La Palestina è un'area della regione del Mediterraneo orientale, che comprende parti di quello che divenne lo Stato di Israele nel 1948, e i territori palestinesi della Striscia di Gaza lungo la costa del Mar Mediterraneo e la Cisgiordania a ovest del fiume Giordano.

2. Insediamenti/occupazione ebraici in Palestina: un rapporto

Figlio di padre ungherese e madre viennese, entrambi ebrei benestanti e istruiti, era uno studente “prodigio”, interessato alla matematica e alle scienze. Nel 1925, all'età di 20 anni, un anno prima di laurearsi al Politecnico di Vienna, abbandonò gli studi, un atteggiamento insolito tra i giovani di quei decenni, il cui comune denominatore era la sensazione di assurdità di vivere in un mondo che non aveva senso. .

Queste preoccupazioni di fronte a un mondo in cui si cercava l'infinito e guidato da ossessioni attorno all'assoluto si sono rivelate sterili. Di fronte a queste frustrazioni e perplessità, ora cerca un sostituto, a sostituzione, in utopie di un tipo o dell'altro. Motivato da simili ricerche, come ci racconta, viene condotto prima nella Terra Promessa, poi presso il Partito Comunista.

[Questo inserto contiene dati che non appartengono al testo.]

What follows belongs to an exercise in optimizing a design on an open flow for small area, a short achievable clock period and few clock cycles; a production flow would make more cautious choices. Only simulation tests tie the RTL to the original design; equivalence was not proved. Power is estimated from default activity; no workload was simulated.

==> flow/design.v (excerpt) <==
module sprite_renderer (
    input  wire        clk,
    input  wire        rst,
    input  wire [15:0] cfg_tile_mult,
    input  wire [16:0] cfg_tile_len,     
    input  wire [1:0]  cfg_pal_cnt,      
    input  wire [15:0] cfg_nent0,        
    input  wire [15:0] cfg_nent1,        
    input  wire        cfg_debug,
    input  wire        pal_we,
    input  wire        pal_slot,
    input  wire [3:0]  pal_idx,
    input  wire [15:0] pal_wdata,
    input  wire        start,
    input  wire [15:0] attr0,
    input  wire [15:0] attr1,
    input  wire [15:0] attr2,
    output wire        ready,
    output reg         tile_req,
    output reg  [13:0] tile_addr,
    input  wire        tile_gnt,
    input  wire [31:0] tile_rdata,
    output reg         pix_valid,
    output reg  [5:0]  pix_x,
    output reg  [5:0]  pix_y,
    output wire [31:0] pix_rgba,
    output reg         done,
    output wire [6:0]  spr_w,
    output wire [6:0]  spr_h,
    output reg         ev_tile_oor,
    output reg         ev_pidx_oor,
    output reg         ev_pnum_oor
);
    function [2:0] c8lo;
        input [4:0] c;
        begin
            case (c)
                5'd0,  5'd1,  5'd2,  5'd3,  5'd4:           c8lo = 3'd0;
                5'd5,  5'd6,  5'd7,  5'd8:                  c8lo = 3'd1;
                5'd9,  5'd10, 5'd11, 5'd12, 5'd13:          c8lo = 3'd2;
                5'd14, 5'd15, 5'd16, 5'd17:                 c8lo = 3'd3;
                5'd18, 5'd19, 5'd20, 5'd21, 5'd22:          c8lo = 3'd4;
                5'd23, 5'd24, 5'd25, 5'd26:                 c8lo = 3'd5;
                5'd27, 5'd28, 5'd29, 5'd30:                 c8lo = 3'd6;
                default:                                    c8lo = 3'd7;
            endcase
        end
    endfunction
    function [3:0] w_oh;
        input [1:0] shape;
        input [1:0] size;
        begin
            case ({shape, size})
                4'b00_00: w_oh = 4'b0001;  4'b00_01: w_oh = 4'b0010;
                4'b00_10: w_oh = 4'b0100;  4'b00_11: w_oh = 4'b1000;
                4'b01_00: w_oh = 4'b0010;  4'b01_01: w_oh = 4'b0100;
                4'b01_10: w_oh = 4'b0100;  4'b01_11: w_oh = 4'b1000;
                4'b10_00: w_oh = 4'b0001;  4'b10_01: w_oh = 4'b0001;
  ...
Size in the first run: roughly 2700 cells after synthesis, ~740 flip-flops, about 250 I/O pins.
==> flow/config.mk <==
export PLATFORM = sky130hd
export DESIGN_NAME = sprite_renderer
export DESIGN_NICKNAME = sprite_renderer
export VERILOG_FILES = /design/flow/design.v
export SDC_FILE = /design/flow/constraint.sdc
export NUM_CORES = 4
export LEC_CHECK = 0
export ABC_AREA = 1
export CAP_MARGIN = 20
export CORE_MARGIN = 2
export CORE_UTILIZATION = 55
export CTS_CLUSTER_DIAMETER = 80
export CTS_CLUSTER_SIZE = 24
export PLACE_DENSITY = 0.7
export SLEW_MARGIN = 20
==> flow/constraint.sdc <==
create_clock -name core_clock -period 8.0 [get_ports {clk}]
set_input_delay 1.6000 -clock core_clock [delete_from_list [all_inputs] [get_ports {clk}]]
set_output_delay 1.6000 -clock core_clock [all_outputs]
set_load 0.01 [all_outputs]
standard.sh (not shown) runs the stock make flow with config.mk's settings and CLKGATE_MAP_FILE= SYNTH_SCRIPT=/design/flow/synth_recipe.tcl, a recipe that flattens the netlist after the stock synthesis.
==> flow/flow/run.sh <==
#!/bin/bash
# The standard layout (standard.sh: standard synthesis, floorplan, place,
# CTS, route), with two extra ORFS settings: the port buffers are buf_2 cells
# and repair_timing aims for a larger setup slack. Output goes to
# standard_flow.log in this folder (ORFS's own step logs are under orfs/logs).
set -euo pipefail
bash standard.sh \
  "BUFFER_PORTS_ARGS=-buffer_cell sky130_fd_sc_hd__buf_2" \
  SETUP_SLACK_MARGIN=5.35 \
  finish > standard_flow.log 2>&1
The starting point finished with timing, DRC and antenna clean.
Testbench counts at the start, summed over its fixed seeds: cycles 102,538.
Source: an optimization exercise on an open RTL-to-GDS flow (aim: small area, a short achievable clock period and few clock cycles per item). Production flows keep margins and buffers that such runs may drop.
In this exercise RTL edits were held to simulation tests only and were not proved equivalent to the original.
No driver is modelled on the clock port, so clocking that relies on it looks cheaper here than on a real chip.
Power and IR drop assume default switching activity.

==> xenon: inputs <==
## rt_lpm
module rt_lpm #(
    parameter ROUTE_CAP = 16,
    parameter NUM_IF    = 8
) (
    input  wire        clk,
    input  wire        rst,
    input  wire        in_valid,
    output wire        in_ready,
    input  wire [7:0]  in_opc,
    input  wire [7:0]  in_sel,
    input  wire [31:0] in_w0,
    input  wire [31:0] in_w1,
    input  wire [31:0] in_w2,
    output reg         out_valid,
    output reg  [7:0]  out_status,
    output reg  [31:0] out_w0,
    output reg  [31:0] out_w1,
    output reg  [31:0] out_w2,
    output reg         faulted
);
Settings: LEC_CHECK=0, CAP_MARGIN=20, CORE_MARGIN=2, CORE_UTILIZATION=60, CTS_BUF_LIST=sky130_fd_sc_hd__clkbuf_16, CTS_CLUSTER_DIAMETER=100, CTS_CLUSTER_SIZE=20, PLACE_DENSITY=0.7, SLEW_MARGIN=20; clock period 35.0 ns.
standard.sh (not shown) runs the stock make flow with config.mk's settings and CLKGATE_MAP_FILE= SYNTH_SCRIPT=/design/flow/synth_recipe.tcl, a recipe that flattens the netlist after the stock synthesis.
==> flow/flow/run.sh <==
#!/bin/bash
set -euo pipefail
export BUFFER_PORTS_ARGS="-buffer_cell sky130_fd_sc_hd__buf_1"
bash standard.sh finish > standard_flow.log 2>&1
==> tundra (differences from xenon) <==
--- a/flow/design.v
+++ b/flow/design.v
@@ -60,15 +60,14 @@
                 default: pb = x[7:0];
             endcase
             if (!len[5] && ((pb & ~(8'hff >> len[2:0])) != 8'd0))
                 pfx_match = 1'b0;
         end
     endfunction
-    reg  rdy;
-    assign in_ready = rdy;
-    wire fire = in_valid && rdy;
+    assign in_ready = !faulted && !fault_pend;
+    wire fire = in_valid && in_ready;
     reg            c_v;
     reg            c_nop, c_reset, c_add, c_lookup;    
     reg [IFW-1:0]  c_ifx;        
     reg [1:0]      c_sel_hi;     
     reg [31:0]     c_w0;
     reg [31:0]     c_w1;
@@ -185,13 +184,12 @@
             fault_pend <= 1'b0;
         end else begin
             s_v <= act && !overflow;
             if (act && overflow)
                 fault_pend <= 1'b1;
         end
-        rdy <= rst || !(faulted || fault_pend || (act && overflow));
         s_status <= status[2:0];
         s_hit    <= lk_ok && (|match);
         s_cand   <= cand1;
         s_len    <= lk_len1;
         s_dst    <= c_w0;
     end
CTS_BUF_LIST = not set   (was sky130_fd_sc_hd__clkbuf_16)
CTS_CLUSTER_DIAMETER = not set   (was 100)
CTS_CLUSTER_SIZE = not set   (was 20)
==> notes.md <==
|  | tundra | xenon |
|---|---|---|
| Result of the run | finished clean | finished clean |
| Wire length on met1 | 69500 µm | 71600 µm |
| Core Area | 96900 µm² | 100000 µm² |
| Clock-cell share of area | 7.28% | 3.79% |
| Met3 WL post-DR | 17800 µm | 21500 µm |
| R2R depth | 16 | 18 |
| Chip Width | 317 µm | 322 µm |
| Clk pin slew, worst setup/hold paths | 60 ps | 80 ps |
| Endpoint arrival time on the critical path | 1440 ps | 1240 ps |
| Post-synth top area share | 60.5% | 58.6% |
| Layout inverter count without the clock tree | 67 | 70 |
| Area enclosed by the die boundary | 100000 µm² | 104000 µm² |
| Part of the total power dissipated in combinational logic | 3.0% | 3.7% |
| Initial antenna violation count | 5 | 6 |
Testbench counts of xenon, summed over its fixed seeds: cycles 24,024, items 24,000.
Testbench counts of tundra, summed over its fixed seeds: cycles 24,024, items 24,000.
What follows belongs to an exercise in optimizing a design on an open flow for small area, a short achievable clock period and few clock cycles; a production flow would make more cautious choices.
Function was checked by simulation only, so behaviour that the tests miss may differ from the original.
Power figures rest on the tool's default switching activity, not on a simulated workload.

--- design/flow/config.mk ---
export PLATFORM = sky130hd
export DESIGN_NAME = vwac
export DESIGN_NICKNAME = vwac
export VERILOG_FILES = /design/flow/design.v
export SDC_FILE = /design/flow/constraint.sdc
export NUM_CORES = 8
export LEC_CHECK = 0
export CAP_MARGIN = 20
export CORE_MARGIN = 2
export CORE_UTILIZATION = 50
export PLACE_DENSITY = 0.6
export SLEW_MARGIN = 20
--- design/flow/constraint.sdc ---
create_clock -name core_clock -period 11.0 [get_ports {clk}]
set_input_delay 2.2000 -clock core_clock [delete_from_list [all_inputs] [get_ports {clk}]]
set_output_delay 2.2000 -clock core_clock [all_outputs]
set_load 0.01 [all_outputs]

Così, nel 1925, dopo aver abbandonato gli studi e seguito un flusso di ebrei iniziato già nel decennio precedente, andò a vivere in un kibbutz in Palestina.

Nel 1931, all'età di 26 anni, già uno dei principali giornalisti in Germania, si iscrisse al Partito Comunista, seguendo, come dice lui, una citazione di Pablo Picasso, “come se andasse a una fonte d'acqua fresca”. Nel 1932 si recò in Unione Sovietica dove rimase per circa un anno.

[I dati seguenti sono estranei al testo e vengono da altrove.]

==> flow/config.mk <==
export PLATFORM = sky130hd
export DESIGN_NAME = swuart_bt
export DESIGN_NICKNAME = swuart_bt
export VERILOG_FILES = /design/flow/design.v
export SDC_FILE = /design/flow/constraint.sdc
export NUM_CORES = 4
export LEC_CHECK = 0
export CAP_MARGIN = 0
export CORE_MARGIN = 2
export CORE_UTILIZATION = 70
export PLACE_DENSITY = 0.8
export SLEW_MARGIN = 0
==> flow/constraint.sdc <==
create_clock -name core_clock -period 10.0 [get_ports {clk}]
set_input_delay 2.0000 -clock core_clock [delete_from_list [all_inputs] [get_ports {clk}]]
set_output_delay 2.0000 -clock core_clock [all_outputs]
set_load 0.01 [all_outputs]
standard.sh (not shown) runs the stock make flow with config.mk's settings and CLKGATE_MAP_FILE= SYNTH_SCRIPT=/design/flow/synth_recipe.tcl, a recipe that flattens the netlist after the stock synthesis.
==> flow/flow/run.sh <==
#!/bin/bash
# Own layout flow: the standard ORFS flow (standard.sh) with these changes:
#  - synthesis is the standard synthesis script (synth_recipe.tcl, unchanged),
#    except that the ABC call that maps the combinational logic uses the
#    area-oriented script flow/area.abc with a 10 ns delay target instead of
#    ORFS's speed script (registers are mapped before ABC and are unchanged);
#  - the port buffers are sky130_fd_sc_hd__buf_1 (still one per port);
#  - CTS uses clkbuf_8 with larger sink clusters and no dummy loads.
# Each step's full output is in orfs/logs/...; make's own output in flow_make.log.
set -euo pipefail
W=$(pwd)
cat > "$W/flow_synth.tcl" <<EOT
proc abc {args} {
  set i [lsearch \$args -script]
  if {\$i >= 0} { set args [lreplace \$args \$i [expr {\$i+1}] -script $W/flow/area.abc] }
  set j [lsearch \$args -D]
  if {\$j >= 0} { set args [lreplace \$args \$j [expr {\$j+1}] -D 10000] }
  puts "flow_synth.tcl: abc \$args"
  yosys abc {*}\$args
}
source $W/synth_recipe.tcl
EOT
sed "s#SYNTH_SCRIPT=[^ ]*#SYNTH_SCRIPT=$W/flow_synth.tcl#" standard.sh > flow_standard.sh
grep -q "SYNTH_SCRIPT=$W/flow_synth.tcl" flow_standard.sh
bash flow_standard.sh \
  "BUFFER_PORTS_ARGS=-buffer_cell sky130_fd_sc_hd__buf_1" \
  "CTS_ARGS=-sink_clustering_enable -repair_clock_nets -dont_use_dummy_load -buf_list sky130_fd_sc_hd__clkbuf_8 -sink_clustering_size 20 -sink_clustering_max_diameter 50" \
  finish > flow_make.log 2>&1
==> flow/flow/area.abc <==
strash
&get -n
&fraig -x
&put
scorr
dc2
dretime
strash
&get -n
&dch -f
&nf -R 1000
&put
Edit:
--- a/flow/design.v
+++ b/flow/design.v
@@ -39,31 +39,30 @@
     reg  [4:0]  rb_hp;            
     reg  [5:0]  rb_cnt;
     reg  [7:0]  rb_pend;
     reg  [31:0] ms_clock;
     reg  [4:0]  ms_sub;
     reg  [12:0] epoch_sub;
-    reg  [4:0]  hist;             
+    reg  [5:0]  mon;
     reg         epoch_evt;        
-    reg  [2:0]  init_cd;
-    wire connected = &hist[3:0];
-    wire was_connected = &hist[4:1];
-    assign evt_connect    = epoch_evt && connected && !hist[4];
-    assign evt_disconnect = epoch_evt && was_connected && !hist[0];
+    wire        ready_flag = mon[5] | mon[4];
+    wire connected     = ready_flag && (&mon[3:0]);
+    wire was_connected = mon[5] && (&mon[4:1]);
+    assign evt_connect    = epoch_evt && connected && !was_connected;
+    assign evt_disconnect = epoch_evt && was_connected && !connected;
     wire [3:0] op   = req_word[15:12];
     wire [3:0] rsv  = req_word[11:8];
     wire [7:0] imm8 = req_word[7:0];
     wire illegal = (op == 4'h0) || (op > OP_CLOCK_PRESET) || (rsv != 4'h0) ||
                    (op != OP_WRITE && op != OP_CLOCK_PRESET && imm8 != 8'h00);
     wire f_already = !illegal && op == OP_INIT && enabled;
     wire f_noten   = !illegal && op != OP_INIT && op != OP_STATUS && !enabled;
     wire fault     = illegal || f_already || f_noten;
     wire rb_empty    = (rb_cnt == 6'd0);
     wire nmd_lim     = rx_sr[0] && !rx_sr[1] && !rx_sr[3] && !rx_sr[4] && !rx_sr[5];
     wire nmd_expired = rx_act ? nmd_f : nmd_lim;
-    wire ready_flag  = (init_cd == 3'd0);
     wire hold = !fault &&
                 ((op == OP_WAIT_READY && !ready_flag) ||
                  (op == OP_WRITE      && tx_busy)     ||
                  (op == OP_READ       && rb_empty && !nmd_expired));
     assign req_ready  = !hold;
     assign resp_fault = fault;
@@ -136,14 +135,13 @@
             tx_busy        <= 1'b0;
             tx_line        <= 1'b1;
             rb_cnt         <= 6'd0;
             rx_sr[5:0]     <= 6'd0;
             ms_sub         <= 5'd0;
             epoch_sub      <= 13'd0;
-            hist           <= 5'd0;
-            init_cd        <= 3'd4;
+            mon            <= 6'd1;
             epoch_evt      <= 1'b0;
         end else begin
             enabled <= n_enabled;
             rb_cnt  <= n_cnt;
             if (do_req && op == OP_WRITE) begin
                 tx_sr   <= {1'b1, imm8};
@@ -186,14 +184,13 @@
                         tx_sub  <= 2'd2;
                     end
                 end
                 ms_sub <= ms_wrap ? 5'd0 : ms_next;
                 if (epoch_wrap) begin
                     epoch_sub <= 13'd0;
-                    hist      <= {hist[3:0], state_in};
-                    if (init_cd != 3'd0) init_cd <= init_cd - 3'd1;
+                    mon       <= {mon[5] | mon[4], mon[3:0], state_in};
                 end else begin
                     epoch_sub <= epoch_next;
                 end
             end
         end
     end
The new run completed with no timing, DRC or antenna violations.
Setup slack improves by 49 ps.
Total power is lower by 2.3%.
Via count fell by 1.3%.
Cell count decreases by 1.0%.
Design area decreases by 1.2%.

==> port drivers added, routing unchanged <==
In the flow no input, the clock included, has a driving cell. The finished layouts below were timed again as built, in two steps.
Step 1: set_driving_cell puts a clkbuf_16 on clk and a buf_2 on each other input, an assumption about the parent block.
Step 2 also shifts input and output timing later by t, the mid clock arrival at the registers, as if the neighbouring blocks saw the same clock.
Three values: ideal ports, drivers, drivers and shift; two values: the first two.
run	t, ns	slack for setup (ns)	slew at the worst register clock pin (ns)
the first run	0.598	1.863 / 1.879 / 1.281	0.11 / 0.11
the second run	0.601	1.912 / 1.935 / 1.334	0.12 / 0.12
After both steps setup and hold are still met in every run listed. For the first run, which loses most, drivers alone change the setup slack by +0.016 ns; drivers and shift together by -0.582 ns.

Conosciuto a livello internazionale per il libro Oscurità a mezzogiorno (1940), pubblicato in Brasile da Editora Globo nel 1964 come Zero e infinito, una delle più devastanti calunnie antistaliniste, romanza il processo a Bukharin, nei cosiddetti Processi di Mosca.

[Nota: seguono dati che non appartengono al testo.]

Context: an optimization exercise on an open-source flow, tuned for small area and a short achievable clock period. The choices shown serve that exercise and are no tape-out recipe.
In this exercise RTL edits were held to simulation tests only and were not proved equivalent to the original.
No driver is modelled on the clock port, so clocking that relies on it looks cheaper here than on a real chip.

Design fixed_point_field_packer, start of the top module:
module fixed_point_field_packer #(
    parameter W_REGION = 4
) (
    input  wire                clk,
    input  wire                rst,           
    input  wire                req_valid,
    input  wire [31:0]         cmd,
    input  wire [63:0]         a,
    input  wire [63:0]         b,
    input  wire [63:0]         f_pt,
    input  wire [63:0]         f_eta,
    input  wire [63:0]         f_phi,
    input  wire [63:0]         f_hoe,
    input  wire [63:0]         f_hoeflag,
    input  wire [63:0]         f_iso,
    input  wire [63:0]         f_isoflag,
    input  wire [63:0]         f_fb,
    input  wire [63:0]         f_timing,
    input  wire [63:0]         f_shapeflag,
    input  wire [63:0]         f_brems,
    input  wire [W_REGION-1:0] f_region,
    output reg                 rsp_valid,
    output reg                 o_illegal,
    output wire [63:0]         o_word,
    output wire [W_REGION-1:0] o_region,
    output wire [64:0]         o_ival,
    output reg                 o_sign,
    output wire [63:0]         o_mag,
    output wire                o_ok,
    output wire [31:0]         o_fval,
    output wire [11:0]         d_pt,
    output wire [31:0]         d_ptfloat,
    output wire [15:0]         d_eta,
    output wire [15:0]         d_phi,
    output wire [15:0]         d_etatc,
    output wire [15:0]         d_phitc,
    output wire                d_etasign,
    output wire                d_phisign,
    output wire [6:0]          d_etamag,
    output wire [5:0]          d_phimag,
    output wire [3:0]          d_hoe,
    output wire [1:0]          d_hoeflag,
    output wire [2:0]          d_iso,
    output wire [1:0]          d_isoflag,
    output wire [5:0]          d_fb,
    output wire [4:0]          d_timing,
    output wire [1:0]          d_shapeflag,
    output wire [1:0]          d_brems,
    output wire                d_isostandalone,
    output wire                d_isoloosetrack,
    output wire                d_shapestandalone,
    output wire                d_shapeloosetrack,
    output wire [W_REGION-1:0] d_region,
    output wire [31:0]         e_hwpt,
    output wire [15:0]         e_hweta,
    output wire [15:0]         e_hwphi,
    output wire                e_isembigger,
    output wire [2:0]          e_hoecode,
    output wire [31:0]         e_hwempt
);
For scale: roughly 5000 cells after synthesis, roughly 110 flip-flops, ~27000 um^2 of cells after synthesis.
export LEC_CHECK = 0
export ABC_AREA = 1
export CAP_MARGIN = 20
export CORE_AREA = 2.3 2.72 431.02 429.76
export CTS_CLUSTER_DIAMETER = 40
export CTS_CLUSTER_SIZE = 8
export DIE_AREA = 0 0 433.33 433.33
export PLACE_DENSITY = 0.35
export SLEW_MARGIN = 20
create_clock -name core_clock -period 180.0 [get_ports {clk}]
standard.sh (not shown) runs the stock make flow with config.mk's settings and CLKGATE_MAP_FILE= SYNTH_SCRIPT=/design/flow/synth_recipe.tcl, a recipe that flattens the netlist after the stock synthesis.
==> flow/flow/run.sh <==
#!/bin/bash
# Own layout flow: the standard flow, except
#  - technology mapping by ABC without its blanket up-sizing (flow/abc_area.script),
#  - the smallest buffer cell on the input and output ports,
#  - timing repair aiming at a shorter period than the clock's, so that only
#    the critical paths get larger cells.
# Each tool's output goes to a log of its own in this folder.
set -euo pipefail
here=$(pwd)
margin=130
rm -rf "$here/scripts_own"
cp -r "$FLOW_HOME/scripts" "$here/scripts_own"
cp "$here/flow/abc_area.script" "$here/scripts_own/abc_area.script"
bash standard.sh SCRIPTS_DIR="$here/scripts_own" synth > "$here/synth.log" 2>&1
bash standard.sh "BUFFER_PORTS_ARGS=-buffer_cell sky130_fd_sc_hd__buf_1" \
    "SETUP_SLACK_MARGIN=$margin" finish > "$here/layout.log" 2>&1
==> flow/flow/abc_area.script <==
strash
dch
map -B 0.9
topo
stime -c
Rerun with:
--- a/flow/flow/run.sh
+++ b/flow/flow/run.sh
@@ -10 +10 @@
-margin=130
+margin=131
@@ -16 +16 @@
-    "SETUP_SLACK_MARGIN=$margin" finish > "$here/layout.log" 2>&1
+    "SETUP_SLACK_MARGIN=$margin" "PRE_CTS_TCL=$here/flow/pre_cts.tcl" "POST_CTS_TCL=$here/flow/post_cts.tcl" finish > "$here/layout.log" 2>&1
==> flow/flow/post_cts.tcl (new file) <==
set_max_fanout 10000 [current_design]
==> flow/flow/pre_cts.tcl (new file) <==
set_max_fanout 8 [current_design]
--- a/flow/config.mk
+++ b/flow/config.mk
@@ -11,2 +10,0 @@
-export CTS_CLUSTER_DIAMETER = 40
-export CTS_CLUSTER_SIZE = 8
@@ -15,0 +14 @@
+export TNS_END_PERCENT = 20
=> Clock-buffer cell count came out higher by 14; non-clock buffer count came out higher by 25; sequential cell count is unchanged; via count came out higher by about 0.8%; critical path depth came out higher by 1; cell area came out higher by about 2%; routed wire length stays flat; worst setup slack gets better by 890 ps.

Fu incarcerato più volte in diversi paesi, nella Spagna franchista, in Francia, come immigrato indesiderato allo scoppio della guerra, internato nel campo di concentramento di La Vernet, sebbene volesse arruolarsi come combattente nell'esercito francese, cosa che fece. quando più tardi entrò nella Legione Straniera; in Inghilterra, per sei settimane, per essere entrato con documenti falsi nel pieno dell'isteria nei confronti delle Quinte Colonne, di fronte alla paura collettiva di spie infiltrate, quando anche lui voleva arruolarsi nell'esercito inglese.

Nella guerra civile spagnola, al servizio della Terza Internazionale, utilizzò le sue credenziali giornalistiche per ottenere l'autorizzazione nel 1937, alla ricerca di prove che Franco ricevesse sostegno dal nazismo tedesco e dal fascismo italiano; il prigioniero è stato condannato a morte dal governo franchista; ottenne la libertà con uno scambio di prigionieri e si trasferì in Inghilterra.

Deluso dal regime sovietico, che considerava sempre più totalitario e non sufficientemente contrario al nascente fascismo in Europa, lasciò il Partito comunista tedesco nel 1938 e iniziò a denunciare lo stalinismo. Per qualche tempo ha mantenuto quella che definisce la “visione di sinistra romantica e ingenua degli anni rosa degli anni '30; certe illusioni sulla Russia sovietica e sulla solidarietà internazionale delle classi lavoratrici come miglior garante della pace…”.

Dopo la guerra divenne una delle voci più stridenti dell'anticomunismo (sebbene si identificasse con il socialismo democratico). Giornalista, saggista, romanziere, intrattiene rapporti letterari o amichevoli con figure come Walter Benjamin, George Orwell, Bertrand Russel, Camus, Sartre, tra gli altri.

Queste note su Koestler non vogliono tratteggiare il suo profilo di intellettuale prestigioso e notevole letterato della prima metà del XX secolo, ma soprattutto presentare una persona insospettabile di antisemitismo, che visse con iniziale entusiasmo un'esperienza nei kibbutz che furono formandosi in Palestina negli anni 1920/30, un processo che avrebbe portato nel 1948 alla fondazione dello Stato di Israele.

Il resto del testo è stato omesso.